Under the pressure of a Justice Department deadline to scrap the law by Monday or lose out on federal funding, North Carolina Gov. Pat McCrory filed a lawsuit this week against the federal government, saying that the Obama administration's claim that the law violates civil rights is "baseless and blatant overreach."
McCrory and proponents of the law argue that the bathroom bill serves as a protection of privacy, and the Justice Department can't dictate whether or not it's implemented because "transgender status is not a protected class."
The Justice Department counter-sued North Carolina, arguing that the law "stigmatizes and singles out transgender employees, results in their isolation and exclusion, and perpetuates a sense that they are not worthy of equal treatment and respect."

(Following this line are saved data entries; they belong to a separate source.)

File: src/rtl/e203_dtcm_ram_arbiter.sv
// e203_dtcm_ram_arbiter
// Shares the single-port DTCM SRAM between the core LSU (requester 0) and the
// external ICB slave port (requester 1). Round-robin on ties, one command
// outstanding at a time, one response per command. A hold register keeps SRAM
// read data alive while a response is stalled.
//
// state   | meaning
// --------+-----------------------------------------------------------
// ST_IDLE | nothing outstanding, any requester may be granted
// ST_RSP  | one response outstanding for owner_q; a new command is only
//         | taken in the same cycle the outstanding response hands off

module e203_dtcm_ram_arbiter #(
    parameter int AW = 13,
    parameter int DW = 32,
    parameter int MW = 4
) (
    input  logic          clk,
    input  logic          rst_n,

    input  logic          req0_valid_i,
    output logic          req0_ready_o,
    input  logic          req0_read_i,
    input  logic [AW-1:0] req0_addr_i,
    input  logic [DW-1:0] req0_wdata_i,
    input  logic [MW-1:0] req0_wmask_i,

    input  logic          req1_valid_i,
    output logic          req1_ready_o,
    input  logic          req1_read_i,
    input  logic [AW-1:0] req1_addr_i,
    input  logic [DW-1:0] req1_wdata_i,
    input  logic [MW-1:0] req1_wmask_i,

    output logic          rsp0_valid_o,
    input  logic          rsp0_ready_i,
    output logic [DW-1:0] rsp0_rdata_o,

    output logic          rsp1_valid_o,
    input  logic          rsp1_ready_i,
    output logic [DW-1:0] rsp1_rdata_o,

    output logic          ram_cs_o,
    output logic          ram_we_o,
    output logic [AW-1:0] ram_addr_o,
    output logic [MW-1:0] ram_wem_o,
    output logic [DW-1:0] ram_din_o,
    input  logic [DW-1:0] ram_dout_i
);

    typedef enum logic {
        ST_IDLE = 1'b0,
        ST_RSP  = 1'b1
    } state_e;

    state_e        state_q, state_d;
    logic          owner_q, owner_d;
    logic          is_read_q, is_read_d;
    logic          first_q, first_d;
    logic [DW-1:0] hold_q, hold_d;
    logic          rr_last_q, rr_last_d;

    logic          rsp_hs;
    logic          can_accept;
    logic          grant0;
    logic          grant1;
    logic          accept;
    logic [DW-1:0] rsp_data;

    // The owner's response is taken this cycle, which frees the slot.
    assign rsp_hs     = (state_q == ST_RSP) &&
                        (owner_q ? rsp1_ready_i : rsp0_ready_i);
    assign can_accept = (state_q == ST_IDLE) || rsp_hs;

    // On a tie the requester that did not win last time goes first.
    assign grant1 = req1_valid_i && (!req0_valid_i || !rr_last_q);
    assign grant0 = req0_valid_i && !grant1;

    assign req0_ready_o = grant0 && can_accept;
    assign req1_ready_o = grant1 && can_accept;
    assign accept       = req0_ready_o || req1_ready_o;

    // Live SRAM data on the first response cycle, held copy afterwards.
    assign rsp_data = !is_read_q ? '0 : (first_q ? ram_dout_i : hold_q);

    // Next-state, response outputs and RAM access drive.
    always_comb begin
        state_d   = state_q;
        owner_d   = owner_q;
        is_read_d = is_read_q;
        first_d   = first_q;
        hold_d    = hold_q;
        rr_last_d = rr_last_q;

        rsp0_valid_o = 1'b0;
        rsp1_valid_o = 1'b0;
        rsp0_rdata_o = '0;
        rsp1_rdata_o = '0;

        ram_cs_o   = 1'b0;
        ram_we_o   = 1'b0;
        ram_addr_o = '0;
        ram_wem_o  = '0;
        ram_din_o  = '0;

        if (state_q == ST_RSP) begin
            if (owner_q) begin
                rsp1_valid_o = 1'b1;
                rsp1_rdata_o = rsp_data;
            end else begin
                rsp0_valid_o = 1'b1;
                rsp0_rdata_o = rsp_data;
            end
            // ram_dout is only valid for one cycle, so always keep a copy.
            if (first_q && is_read_q) begin
                hold_d = ram_dout_i;
            end
            first_d = 1'b0;
            if (rsp_hs) begin
                state_d = ST_IDLE;
            end
        end

        if (accept) begin
            ram_cs_o  = 1'b1;
            state_d   = ST_RSP;
            owner_d   = grant1;
            first_d   = 1'b1;
            rr_last_d = grant1;
            if (grant1) begin
                is_read_d  = req1_read_i;
                ram_addr_o = req1_addr_i;
                ram_we_o   = !req1_read_i;
                ram_wem_o  = req1_read_i ? '0 : req1_wmask_i;
                ram_din_o  = req1_read_i ? '0 : req1_wdata_i;
            end else begin
                is_read_d  = req0_read_i;
                ram_addr_o = req0_addr_i;
                ram_we_o   = !req0_read_i;
                ram_wem_o  = req0_read_i ? '0 : req0_wmask_i;
                ram_din_o  = req0_read_i ? '0 : req0_wdata_i;
            end
        end
    end

    // State register; rr_last resets to 1 so requester 0 wins the first tie.
    always_ff @(posedge clk or negedge rst_n) begin
        if (!rst_n) begin
            state_q   <= ST_IDLE;
            owner_q   <= 1'b0;
            is_read_q <= 1'b0;
            first_q   <= 1'b0;
            hold_q    <= '0;
            rr_last_q <= 1'b1;
        end else begin
            state_q   <= state_d;
            owner_q   <= owner_d;
            is_read_q <= is_read_d;
            first_q   <= first_d;
            hold_q    <= hold_d;
            rr_last_q <= rr_last_d;
        end
    end

endmodule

The issue could get more heated after the federal government on Friday informed public schools across the country by letter that they should allow transgender students to use bathrooms and locker rooms consistent with their gender identity. The sweeping guidance does not have the force of law but warns that schools that don't comply could face lawsuits or lose federal aid.
On Monday, U.S. Attorney General Loretta Lynch compared the debate over transgender rights to other points in history when states resisted broader social change.
"It was not so very long ago that states, including North Carolina, had signs above restrooms, water fountains and on public accommodations keeping people out based upon a distinction without a difference. We have moved beyond those dark days, but not without pain and suffering and an ongoing fight to keep moving forward. Let us write a different story this time," Lynch said.
Dickerson said the statement resonated with him deeply.
"This is a case of history repeating itself, and until we can all see each other as equal humans, we need to fight for our rights," he said. "And that's what we're doing: fighting."